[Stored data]
`src/hdl/usc_cfg.svh`:
```
// Offsets, field positions, reset values and sizes of the serial block.
// Assumes byte addresses on a 32-bit Avalon-MM port, one word per register.
`ifndef USC_CFG_SVH
`define USC_CFG_SVH

`define USC_AW            12
`define USC_OFF_DATA      12'h000
`define USC_OFF_RSR       12'h004
`define USC_OFF_FLAG      12'h018
`define USC_OFF_ILPR      12'h020
`define USC_OFF_IBRD      12'h024
`define USC_OFF_FBRD      12'h028
`define USC_OFF_LCRH      12'h02C
`define USC_OFF_CTL       12'h030

`define USC_LC_BRK        0
`define USC_LC_PEN        1
`define USC_LC_EPS        2
`define USC_LC_STP2       3
`define USC_LC_WLEN_LO    5
`define USC_LC_SPS        7

`define USC_CT_EN         0
`define USC_CT_SIR        1
`define USC_CT_SIRLP      2
`define USC_CT_TXE        8
`define USC_CT_RXE        9
`define USC_CTL_RST       10'h300

`define USC_FL_BUSY       3
`define USC_FL_RXFE       4
`define USC_FL_TXFF       5
`define USC_FL_RXFF       6
`define USC_FL_TXFE       7

`define USC_DEPTH         5'h10
`define USC_SUB_LAST      4'hF
`define USC_START_MID     4'h7
`define USC_IR_PULSE      4'h3
`define USC_LP_PULSE      2'h3

`endif

```
`src/hdl/usc_pkg.sv`:
```
// Types shared by the serial block and its bench.
// Assumes usc_cfg.svh for all numeric constants.
package usc_pkg;
    typedef enum logic [2:0] {
        ST_IDLE  = 3'h0,
        ST_START = 3'h1,
        ST_DATA  = 3'h2,
        ST_PAR   = 3'h3,
        ST_STOP  = 3'h4
    } usc_fsm_t;

    typedef struct packed {
        logic [11:0] address;
        logic        read;
        logic        write;
        logic [31:0] writedata;
    } usc_avs_req_t;

    typedef struct packed {
        logic               ack;
        logic [15:0]        rdata;
        logic [15:0]        ibrd;
        logic [5:0]         fbrd;
        logic [7:0]         lcrh;
        logic [29:0]        cfg;
        logic [9:0]         ctl;
        logic [7:0]         ilpr;
        logic [15:0]        bcnt;
        logic [5:0]         facc;
        logic [7:0]         lcnt;
        logic [15:0][7:0]   txm;
        logic [3:0]         txr;
        logic [4:0]         txc;
        logic [15:0][11:0]  rxm;
        logic [3:0]         rxr;
        logic [4:0]         rxc;
        usc_fsm_t           tst;
        logic [3:0]         tsub;
        logic [2:0]         tbit;
        logic [7:0]         tsh;
        logic               tpar;
        logic [1:0]         tlp;
        logic               txd;
        usc_fsm_t           rst;
        logic [3:0]         rsub;
        logic [2:0]         rbit;
        logic [7:0]         rsh;
        logic               rpe;
        logic               rpb;
        logic               rprev;
        logic [2:0]         sync;
        logic               rline;
        logic [3:0]         irh;
        logic               oepend;
        logic [3:0]         rsr;
    } usc_state_t;
endpackage

```
`src/hdl/usc_top.sv`:
```
// Serial transmitter/receiver with fractional baud generator, FIFOs and IR codec.
// Assumes an Avalon-MM master on mclk and an asynchronous serial_rx_pin.
// Function
// - Start, data LSB first, parity, stop bits
// - Five to eight data bits, one/two stops
// - Even, odd, stick or no parity
// - Divisor: 16-bit integer, 6-bit fraction
// - Oversample tick at sixteen times baud
// - Divisor and line settings latch on line write
// - Per-direction enables, both set after reset
// - Disable finishes current character first
// - Sixteen-entry FIFOs, four status bits per receive
// - FIFO write starts frames, back to back
// - Busy until FIFO empty and shifter done
// - Start rejected if high at eighth tick
// - Data sampled every sixteenth tick, then parity
// - Low stop flags framing error, then store
// - Overrun, parity, framing, break stored with data
// - Break generated on transmit, detected on receive
// - IR zero is 3/16 high pulse
// - IR low pulse decodes to zero
// - Low-power pulse three divided-clock periods
//
// Chosen here: the address map and the Avalon-MM slave port.
`include "usc_cfg.svh"

module usc_top (
    input  wire logic                  mclk,
    input  wire logic                  rstn,
    input  wire usc_pkg::usc_avs_req_t avs_req,
    output logic [31:0]                avs_readdata,
    output logic                       avs_waitrequest,
    input  wire logic                  serial_rx_pin,
    output logic                       serial_tx_pin
);
    import usc_pkg::*;

    usc_state_t s;
    usc_state_t n;
    logic       tick;
    logic       lp_tick;
    logic       acc;
    logic       lcrh_wr;
    logic       rx_pop;
    logic       tx_push;
    logic       tx_pop;
    logic       rx_push;
    logic       line;
    logic       bitv;
    logic       rx_samp;

    function automatic logic [2:0] last_idx(input logic [1:0] wlen);
        return 3'h4 + {1'b0, wlen};
    endfunction

    function automatic logic par_of(input logic [7:0] d, input logic [7:0] lc);
        logic [7:0] m;
        m = 8'hFF >> (3'h3 - {1'b0, lc[`USC_LC_WLEN_LO+:2]});
        if (lc[`USC_LC_SPS]) begin
            return ~lc[`USC_LC_EPS];
        end
        return (^(d & m)) ^ ~lc[`USC_LC_EPS];
    endfunction

    assign avs_waitrequest = (avs_req.read | avs_req.write) & ~s.ack;
    assign avs_readdata    = {16'h0000, s.rdata};
    assign serial_tx_pin   = s.txd;

    always_comb begin
        logic [7:0]  lc;
        logic [6:0]  fsum;
        logic [7:0]  rdat;
        logic        brk;
        logic        fe;
        n       = s;
        lc      = s.cfg[7:0];
        fsum    = 7'h00;
        rdat    = 8'h00;
        brk     = 1'b0;
        fe      = 1'b0;
        tick    = 1'b0;
        lp_tick = 1'b0;
        tx_pop  = 1'b0;
        rx_push = 1'b0;
        rx_samp = 1'b0;
        bitv    = 1'b1;

        // Bus: first cycle captures read data, second cycle completes
        n.ack   = (avs_req.read | avs_req.write) & ~s.ack;
        acc     = (avs_req.read | avs_req.write) & s.ack;
        lcrh_wr = acc & avs_req.write & (avs_req.address == `USC_OFF_LCRH);
        rx_pop  = acc & avs_req.read & (avs_req.address == `USC_OFF_DATA) & (s.rxc != 5'h00);
        tx_push = acc & avs_req.write & (avs_req.address == `USC_OFF_DATA)
                  & (s.txc != `USC_DEPTH);
        if (avs_req.read & ~s.ack) begin
            if (avs_req.address == `USC_OFF_DATA) begin
                n.rdata = {4'h0, s.rxm[s.rxr]};
            end else if (avs_req.address == `USC_OFF_RSR) begin
                n.rdata = {12'h000, s.rsr};
            end else if (avs_req.address == `USC_OFF_FLAG) begin
                n.rdata = 16'h0000;
                n.rdata[`USC_FL_BUSY] = (s.txc != 5'h00) | (s.tst != ST_IDLE);
                n.rdata[`USC_FL_RXFE] = (s.rxc == 5'h00);
                n.rdata[`USC_FL_TXFF] = (s.txc == `USC_DEPTH);
                n.rdata[`USC_FL_RXFF] = (s.rxc == `USC_DEPTH);
                n.rdata[`USC_FL_TXFE] = (s.txc == 5'h00);
            end else if (avs_req.address == `USC_OFF_ILPR) begin
                n.rdata = {8'h00, s.ilpr};
            end else if (avs_req.address == `USC_OFF_IBRD) begin
                n.rdata = s.ibrd;
            end else if (avs_req.address == `USC_OFF_FBRD) begin
                n.rdata = {10'h000, s.fbrd};
            end else if (avs_req.address == `USC_OFF_LCRH) begin
                n.rdata = {8'h00, s.lcrh};
            end else if (avs_req.address == `USC_OFF_CTL) begin
                n.rdata = {6'h00, s.ctl};
            end else begin
                n.rdata = 16'h0000;
            end
        end
        if (acc & avs_req.write) begin
            if (avs_req.address == `USC_OFF_RSR) begin
                n.rsr = 4'h0;
            end else if (avs_req.address == `USC_OFF_ILPR) begin
                n.ilpr = avs_req.writedata[7:0];
            end else if (avs_req.address == `USC_OFF_IBRD) begin
                n.ibrd = avs_req.writedata[15:0];
            end else if (avs_req.address == `USC_OFF_FBRD) begin
                n.fbrd = avs_req.writedata[5:0];
            end else if (avs_req.address == `USC_OFF_LCRH) begin
                n.lcrh = avs_req.writedata[7:0];
                n.cfg  = {s.ibrd, s.fbrd, avs_req.writedata[7:0]};
            end else if (avs_req.address == `USC_OFF_CTL) begin
                n.ctl = avs_req.writedata[9:0];
            end
        end
        if (rx_pop) begin
            n.rsr = s.rxm[s.rxr][11:8];
        end

        // fractional divider, carry stretches one period
        if (s.cfg[29:14] == 16'h0000) begin
            n.bcnt = 16'h0000;
        end else if (s.bcnt == 16'h0000) begin
            tick   = 1'b1;
            fsum   = {1'b0, s.facc} + {1'b0, s.cfg[13:8]};
            n.facc = fsum[5:0];
            n.bcnt = s.cfg[29:14] - 16'h0001 + {15'h0000, fsum[6]};
        end else begin
            n.bcnt = s.bcnt - 16'h0001;
        end
        // divide by 1..256, zero meaning 256
        if (s.lcnt == 8'h00) begin
            lp_tick = 1'b1;
            n.lcnt  = s.ilpr - 8'h01;
        end else begin
            n.lcnt = s.lcnt - 8'h01;
        end

        // a running frame ignores the enables
        if (s.tst != ST_IDLE) begin
            if (lp_tick & (s.tlp != `USC_LP_PULSE)) begin
                n.tlp = s.tlp + 2'h1;
            end
            if (tick) begin
                n.tsub = s.tsub + 4'h1;
                if (s.tsub == `USC_SUB_LAST) begin
                    n.tlp = 2'h0;
                    n.lcnt = s.ilpr - 8'h01;
                    case (s.tst)
                        ST_START: begin
                            n.tst  = ST_DATA;
                            n.tbit = 3'h0;
                        end
                        ST_DATA: begin
                            n.tsh  = s.tsh >> 1;
                            n.tbit = s.tbit + 3'h1;
                            if (s.tbit == last_idx(lc[`USC_LC_WLEN_LO+:2])) begin
                                n.tst  = lc[`USC_LC_PEN] ? ST_PAR : ST_STOP;
                                n.tbit = 3'h0;
                            end
                        end
                        ST_PAR: begin
                            n.tst = ST_STOP;
                        end
                        ST_STOP: begin
                            if (lc[`USC_LC_STP2] & (s.tbit == 3'h0)) begin
                                n.tbit = 3'h1;
                            end else begin
                                n.tst = ST_IDLE;
                            end
                        end
                        default: begin
                            n.tst = ST_IDLE;
                        end
                    endcase
                end
            end
        end
        // frames start on a tick, straight after the last stop
        // Waiting for a tick keeps the start bit a full sixteen ticks long
        if (tick & (n.tst == ST_IDLE) & (s.txc != 5'h00) & s.ctl[`USC_CT_EN]
            & s.ctl[`USC_CT_TXE]) begin
            tx_pop = 1'b1;
            n.tsh  = s.txm[s.txr];
            n.tpar = par_of(s.txm[s.txr], lc);
            n.tst  = ST_START;
            n.tsub = 4'h0;
            n.tlp  = 2'h0;
            // low-power pulse counts from the bit edge
            n.lcnt = s.ilpr - 8'h01;
        end
        case (s.tst)
            ST_START: bitv = 1'b0;
            ST_DATA:  bitv = s.tsh[0];
            ST_PAR:   bitv = s.tpar;
            default:  bitv = 1'b1;
        endcase
        // break forces a zero bit; outside SIR mode the data line is held low
        if (lc[`USC_LC_BRK]) begin
            bitv = 1'b0;
        end
        if (!s.ctl[`USC_CT_SIR]) begin
            n.txd = bitv;
        end else if (s.ctl[`USC_CT_SIRLP]) begin
            n.txd = ~bitv & (s.tlp != `USC_LP_PULSE);
        end else begin
            n.txd = ~bitv & (s.tsub < `USC_IR_PULSE);
        end

        // Three-stage sync; a change counts once stages two and three agree
        n.sync = {s.sync[1:0], serial_rx_pin};
        if (s.sync[1] == s.sync[2]) begin
            n.rline = s.sync[2];
        end
        // a low pulse is stretched into a zero of about one bit
        if (!s.rline) begin
            n.irh = `USC_SUB_LAST;
        end else if (tick & (s.irh != 4'h0)) begin
            n.irh = s.irh - 4'h1;
        end
        line    = s.ctl[`USC_CT_SIR] ? (s.rline & (s.irh == 4'h0)) : s.rline;
        n.rprev = line;

        case (s.rst)
            ST_IDLE: begin
                // start only on a fall from idle-high
                if (s.ctl[`USC_CT_EN] & s.ctl[`USC_CT_RXE] & !line & s.rprev) begin
                    n.rst  = ST_START;
                    n.rsub = 4'h0;
                end
            end
            ST_START: begin
                if (tick) begin
                    n.rsub = s.rsub + 4'h1;
                    if (s.rsub == `USC_START_MID) begin
                        n.rst  = line ? ST_IDLE : ST_DATA;
                        n.rsub = 4'h0;
                        n.rbit = 3'h0;
                        n.rpe  = 1'b0;
                        n.rpb  = 1'b0;
                    end
                end
            end
            default: begin
                if (tick) begin
                    n.rsub  = s.rsub + 4'h1;
                    rx_samp = (s.rsub == `USC_SUB_LAST);
                end
            end
        endcase
        rdat = s.rsh >> (3'h3 - {1'b0, lc[`USC_LC_WLEN_LO+:2]});
        if (rx_samp) begin
            case (s.rst)
                ST_DATA: begin
                    n.rsh  = {line, s.rsh[7:1]};
                    n.rbit = s.rbit + 3'h1;
                    if (s.rbit == last_idx(lc[`USC_LC_WLEN_LO+:2])) begin
                        n.rst = lc[`USC_LC_PEN] ? ST_PAR : ST_STOP;
                    end
                end
                ST_PAR: begin
                    n.rpe = (line != par_of(rdat, lc));
                    n.rpb = line;
                    n.rst = ST_STOP;
                end
                ST_STOP: begin
                    // low stop is framing, whole frame low is break
                    fe      = !line;
                    brk     = fe & (rdat == 8'h00) & !s.rpb;
                    rx_push = 1'b1;
                    n.rst   = ST_IDLE;
                    // Forces a fresh idle-high before the next start
                    n.rprev = 1'b0;
                end
                default: begin
                    n.rst = ST_IDLE;
                end
            endcase
        end
        // overrun rides with the next stored character
        if (rx_push) begin
            if ((s.rxc == `USC_DEPTH) & !rx_pop) begin
                n.oepend = 1'b1;
                n.rsr[3] = 1'b1;
            end else begin
                n.rxm[s.rxr + s.rxc[3:0]] = {s.oepend, brk, s.rpe, fe, rdat};
                n.oepend = 1'b0;
            end
        end
        if (tx_push) begin
            n.txm[s.txr + s.txc[3:0]] = avs_req.writedata[7:0];
        end
        if (tx_pop) begin
            n.txr = s.txr + 4'h1;
        end
        if (rx_pop) begin
            n.rxr = s.rxr + 4'h1;
        end
        n.txc = s.txc + {4'h0, tx_push} - {4'h0, tx_pop};
        n.rxc = s.rxc + {4'h0, rx_push & ((s.rxc != `USC_DEPTH) | rx_pop)}
                - {4'h0, rx_pop};
    end

    always_ff @(posedge mclk) begin
        if (!rstn) begin
            s       <= '0;
            s.ctl   <= `USC_CTL_RST;
            s.txd   <= 1'b1;
            s.sync  <= 3'h7;
            s.rline <= 1'b1;
            s.rprev <= 1'b1;
        end else begin
            s <= n;
        end
    end

    logic busy_flag;
    assign busy_flag = (s.txc != 5'h00) | (s.tst != ST_IDLE);
endmodule

```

▶ _WORK TO COMPLETE_:
Given the entries above, count how many lines include the word "framing"; respond with the number only.

▶ _OUTPUT OF THE EXERCISE_:
3